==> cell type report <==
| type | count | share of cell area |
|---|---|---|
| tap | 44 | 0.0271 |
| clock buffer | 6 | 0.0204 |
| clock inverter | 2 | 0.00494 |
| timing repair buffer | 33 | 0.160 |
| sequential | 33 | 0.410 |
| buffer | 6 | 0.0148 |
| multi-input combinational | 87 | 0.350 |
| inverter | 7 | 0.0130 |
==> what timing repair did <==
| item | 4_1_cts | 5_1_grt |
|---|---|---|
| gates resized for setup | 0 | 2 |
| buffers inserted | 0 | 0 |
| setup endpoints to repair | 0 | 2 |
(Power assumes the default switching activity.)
[config.mk]
export PLATFORM = sky130hd
export DESIGN_NAME = osc_tick_gen
export DESIGN_NICKNAME = d
export VERILOG_FILES = /design/src/rtl/osc_tick_pkg.sv /design/src/rtl/osc_tick_chan.sv /design/src/rtl/osc_tick_gen.sv
export SDC_FILE = /design/constraint.sdc
export NUM_CORES = 1
export LEC_CHECK = 0
export CAP_MARGIN = 20
export CORE_MARGIN = 5
export CORE_UTILIZATION = 45
export DETAILED_ROUTE_END_ITERATION = 8
export SLEW_MARGIN = 20
export SYNTH_ARGS = -nofsm -noshare
export SYNTH_HDL_FRONTEND = slang
export SYNTH_SLANG_ARGS = --single-unit
[constraint.sdc]
create_clock -name CLK -period 3.35 [get_ports CLK]
set_input_delay 0.335 -clock CLK [delete_from_list [all_inputs] [get_ports CLK]]
set_output_delay 0.335 -clock CLK [all_outputs]
set_load 0.03 [all_outputs]
[src/rtl/osc_tick_pkg.sv]
// Shared constants and helpers for the oscillator tick generator.
package osc_tick_pkg;

  localparam int DIV_W_DEF       = 16;
  localparam int DEFAULT_DIV_DEF = 125;

  localparam logic MODE_TICK = 1'b0;
  localparam logic MODE_SQ   = 1'b1;

  // A programmed divisor of zero would stall the counter, so it runs as divide-by-one.
  function automatic logic [31:0] eff_div(input logic [31:0] d);
    return (d == 32'd0) ? 32'd1 : d;
  endfunction

endpackage
===== src/rtl/alu_sequencer.sv =====
// alu_sequencer
//   Clocked front-end that shares one combinational 4-bit ALU between two
//   requesters. The block arbitrates round-robin, drives and holds the ALU
//   operands and function bits for EXEC_CYCLES cycles, captures ALU_OUT, and
//   returns the result to the winning requester over a valid/ready channel.
//
// Parameters
//   EXEC_CYCLES  cycles the ALU inputs are held before alu_out is sampled (1..15)
//
// Ports
//   clk, rst_n                      clock (rising edge), async active-low reset
//   reqN_valid/ready/op/x/y         request channel N (N = 0,1); op: 00 ADD,
//                                   01 SUB, 10 XOR, 11 XNOR
//   rspN_valid/ready/data           response channel N, data valid with valid
//   alu_x, alu_y, alu_f0, alu_f1    to the ALU operand and function inputs
//   alu_out                         from the ALU result
//   busy                            high while settling or responding
module alu_sequencer #(
  parameter int EXEC_CYCLES = 1
) (
  input  logic       clk,
  input  logic       rst_n,
  input  logic       req0_valid,
  output logic       req0_ready,
  input  logic [1:0] req0_op,
  input  logic [3:0] req0_x,
  input  logic [3:0] req0_y,
  input  logic       req1_valid,
  output logic       req1_ready,
  input  logic [1:0] req1_op,
  input  logic [3:0] req1_x,
  input  logic [3:0] req1_y,
  output logic       rsp0_valid,
  input  logic       rsp0_ready,
  output logic [3:0] rsp0_data,
  output logic       rsp1_valid,
  input  logic       rsp1_ready,
  output logic [3:0] rsp1_data,
  output logic [3:0] alu_x,
  output logic [3:0] alu_y,
  output logic       alu_f0,
  output logic       alu_f1,
  input  logic [3:0] alu_out,
  output logic       busy
);

  typedef enum logic [1:0] {
    IDLE   = 2'd0,
    SETTLE = 2'd1,
    RESP   = 2'd2
  } state_t;

  // Counter load so that alu_out is sampled EXEC_CYCLES edges after accept.
  localparam logic [3:0] SETTLE_LOAD = 4'(EXEC_CYCLES - 1);

  state_t     state_r;
  logic       ptr_r;
  logic       owner_r;
  logic [3:0] cnt_r;
  logic [3:0] result_r;
  logic [3:0] alu_x_r;
  logic [3:0] alu_y_r;
  logic [1:0] alu_op_r;
  logic       rsp0_valid_r;
  logic       rsp1_valid_r;
  logic       busy_r;

  logic       grant0_s;
  logic       grant1_s;
  logic [1:0] sel_op_s;
  logic [3:0] sel_x_s;
  logic [3:0] sel_y_s;
  logic       rsp_ready_s;

  // Round-robin grant: the requester at ptr wins, else the other one if valid.
  // Depends only on state, ptr and the request valids.
  always_comb begin
    grant0_s = 1'b0;
    grant1_s = 1'b0;
    if (state_r == IDLE) begin
      if (ptr_r == 1'b0) begin
        grant0_s = req0_valid;
        grant1_s = ~req0_valid & req1_valid;
      end else begin
        grant1_s = req1_valid;
        grant0_s = ~req1_valid & req0_valid;
      end
    end else begin
      grant0_s = 1'b0;
      grant1_s = 1'b0;
    end
  end

  // Operand mux for the granted requester and the owner's response ready.
  always_comb begin
    sel_op_s    = req0_op;
    sel_x_s     = req0_x;
    sel_y_s     = req0_y;
    if (grant1_s) begin
      sel_op_s = req1_op;
      sel_x_s  = req1_x;
      sel_y_s  = req1_y;
    end else begin
      sel_op_s = req0_op;
      sel_x_s  = req0_x;
      sel_y_s  = req0_y;
    end
    rsp_ready_s = owner_r ? rsp1_ready : rsp0_ready;
  end

  // Sequencer FSM with registered ALU drive, response and busy outputs.
  always_ff @(posedge clk or negedge rst_n) begin
    if (!rst_n) begin
      state_r      <= IDLE;
      ptr_r        <= 1'b0;
      owner_r      <= 1'b0;
      cnt_r        <= 4'd0;
      result_r     <= 4'd0;
      alu_x_r      <= 4'd0;
      alu_y_r      <= 4'd0;
      alu_op_r     <= 2'd0;
      rsp0_valid_r <= 1'b0;
      rsp1_valid_r <= 1'b0;
      busy_r       <= 1'b0;
    end else begin
      case (state_r)
        IDLE: begin
          if (grant0_s || grant1_s) begin
            // ALU drive registers double as the captured request; they
            // change only here so the ALU inputs hold through SETTLE/RESP.
            alu_x_r  <= sel_x_s;
            alu_y_r  <= sel_y_s;
            alu_op_r <= sel_op_s;
            owner_r  <= grant1_s;
            cnt_r    <= SETTLE_LOAD;
            busy_r   <= 1'b1;
            state_r  <= SETTLE;
          end
        end
        SETTLE: begin
          if (cnt_r == 4'd0) begin
            result_r     <= alu_out;
            rsp0_valid_r <= ~owner_r;
            rsp1_valid_r <= owner_r;
            state_r      <= RESP;
          end else begin
            cnt_r <= cnt_r - 4'd1;
          end
        end
        RESP: begin
          if (rsp_ready_s) begin
            ptr_r        <= ~owner_r;
            rsp0_valid_r <= 1'b0;
            rsp1_valid_r <= 1'b0;
            busy_r       <= 1'b0;
            state_r      <= IDLE;
          end
        end
        default: begin
          rsp0_valid_r <= 1'b0;
          rsp1_valid_r <= 1'b0;
          busy_r       <= 1'b0;
          state_r      <= IDLE;
        end
      endcase
    end
  end

  assign req0_ready = grant0_s;
  assign req1_ready = grant1_s;
  assign rsp0_valid = rsp0_valid_r;
  assign rsp1_valid = rsp1_valid_r;
  assign rsp0_data  = result_r;
  assign rsp1_data  = result_r;
  assign alu_x      = alu_x_r;
  assign alu_y      = alu_y_r;
  // Op encoding is already {F1,F0}.
  assign alu_f1     = alu_op_r[1];
  assign alu_f0     = alu_op_r[0];
  assign busy       = busy_r;

endmodule
==> src/rtl/uart_rx_mmio_pkg.sv <==
// Shared definitions for the memory-mapped UART receiver.
// MMIOStruct carries the cosim trace record shared with the other MMIO devices.
// kbd_pkg holds the register map, status bit positions and receiver state codes.
// Driver tests and the RTL both use kbd_pkg, so they always agree on the map.
package MMIOStruct;

  typedef struct packed {
    logic        store;
    logic [63:0] addr;
    logic [7:0]  len;
    logic [63:0] val;
  } MMIOPack;

endpackage

package kbd_pkg;

  // Base byte address of the keyboard/serial-input device (DATA register).
  localparam logic [63:0] KBD_BASE     = 64'h0000_0000_1000_0100;

  // Register offsets from the base address.
  localparam logic [63:0] KBD_DATA_OFS = 64'd0;
  localparam logic [63:0] KBD_STAT_OFS = 64'd8;

  // STAT register bit positions.
  localparam int STAT_NONEMPTY_BIT  = 0;
  localparam int STAT_FULL_BIT      = 1;
  localparam int STAT_OVERRUN_BIT   = 2;
  localparam int STAT_FRAME_ERR_BIT = 3;
  localparam int STAT_COUNT_LSB     = 8;

  // DATA register: bit 8 flags that the low byte holds a received character.
  localparam int DATA_VALID_BIT = 8;

  // Receiver frame-sampler states.
  localparam logic [1:0] RX_IDLE  = 2'd0;
  localparam logic [1:0] RX_START = 2'd1;
  localparam logic [1:0] RX_DATA  = 2'd2;
  localparam logic [1:0] RX_STOP  = 2'd3;

  // Format the STAT register word from its individual fields.
  function automatic logic [63:0] stat_word(input logic [7:0] count,
                                            input logic       frame_err,
                                            input logic       overrun,
                                            input logic       full,
                                            input logic       nonempty);
    logic [63:0] w;
    w = 64'd0;
    w[STAT_COUNT_LSB +: 8]   = count;
    w[STAT_FRAME_ERR_BIT]    = frame_err;
    w[STAT_OVERRUN_BIT]      = overrun;
    w[STAT_FULL_BIT]         = full;
    w[STAT_NONEMPTY_BIT]     = nonempty;
    return w;
  endfunction

  // Format the DATA register word; an empty FIFO reads as all zeros.
  function automatic logic [63:0] data_word(input logic       nonempty,
                                            input logic [7:0] head);
    logic [63:0] w;
    w = 64'd0;
    if (nonempty) begin
      w[DATA_VALID_BIT] = 1'b1;
      w[7:0]            = head;
    end else begin
      w = 64'd0;
    end
    return w;
  endfunction

endpackage

==> src/rtl/uart_rx_mmio_sync_fifo.sv <==
// Small synchronous FIFO holding received bytes.
// A push while full is still accepted when a pop happens in the same cycle,
// because the pop frees the slot the push lands in. Status outputs are flops.
module sync_fifo #(
  parameter int DEPTH = 8,
  parameter int WIDTH = 8
) (
  input  logic                       clk,
  input  logic                       rstn,
  input  logic                       push,
  input  logic                       pop,
  input  logic [WIDTH-1:0]           wdata,
  output logic [WIDTH-1:0]           rdata,
  output logic                       full,
  output logic                       nonempty,
  output logic [$clog2(DEPTH):0]     count
);

  localparam int AW = $clog2(DEPTH);
  localparam int CW = AW + 1;

  logic [WIDTH-1:0] mem [DEPTH];
  logic [AW-1:0]    rd_ptr;
  logic [AW-1:0]    wr_ptr;
  logic             do_push;
  logic             do_pop;

  assign do_pop  = pop & nonempty;
  assign do_push = push & (~full | do_pop);
  assign rdata   = mem[rd_ptr];

  // Track read/write pointers, occupancy and the registered full/nonempty flags.
  always_ff @(posedge clk) begin
    if (!rstn) begin
      rd_ptr   <= '0;
      wr_ptr   <= '0;
      count    <= '0;
      full     <= 1'b0;
      nonempty <= 1'b0;
    end else begin
      if (do_push) begin
        wr_ptr <= wr_ptr + AW'(1);
      end
      if (do_pop) begin
        rd_ptr <= rd_ptr + AW'(1);
      end
      case ({do_push, do_pop})
        2'b10: begin
          count    <= count + CW'(1);
          nonempty <= 1'b1;
          full     <= (count == CW'(DEPTH - 1));
        end
        2'b01: begin
          count    <= count - CW'(1);
          nonempty <= (count != CW'(1));
          full     <= 1'b0;
        end
        default: begin
          count <= count;
        end
      endcase
    end
  end

  // Write the incoming byte into the tail slot; storage needs no reset.
  always_ff @(posedge clk) begin
    if (do_push) begin
      mem[wr_ptr] <= wdata;
    end
  end

endmodule
### config.mk
export PLATFORM = sky130hd
export DESIGN_NAME = spectrum_analyser_sequencer
export DESIGN_NICKNAME = d
export VERILOG_FILES = /design/src/rtl/spectrum_analyser_sequencer.sv
export SDC_FILE = /design/constraint.sdc
export NUM_CORES = 1
export LEC_CHECK = 0
export BUFFER_PORTS_ARGS = -buffer_cell sky130_fd_sc_hd__buf_2
export CAP_MARGIN = 0
export CORE_AREA = 4 4 87 89
export DETAILED_ROUTE_END_ITERATION = 7
export DIE_AREA = 0 0 91 93
export GPL_TIMING_DRIVEN = 1
export SLEW_MARGIN = 20
export SYNTH_ARGS = -nofsm -noshare
export SYNTH_HDL_FRONTEND = slang
export SYNTH_SLANG_ARGS = --single-unit
### constraint.sdc
create_clock -name i_clk -period 1.99 [get_ports i_clk]
set_input_delay 0.199 -clock i_clk [delete_from_list [all_inputs] [get_ports i_clk]]
set_output_delay 0.199 -clock i_clk [all_outputs]
set_load 0.02 [all_outputs]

■ EXERCISE ■
The reply should be nothing but the number of lines in the entries that include "received".

■ OUTPUT BELOW ■
2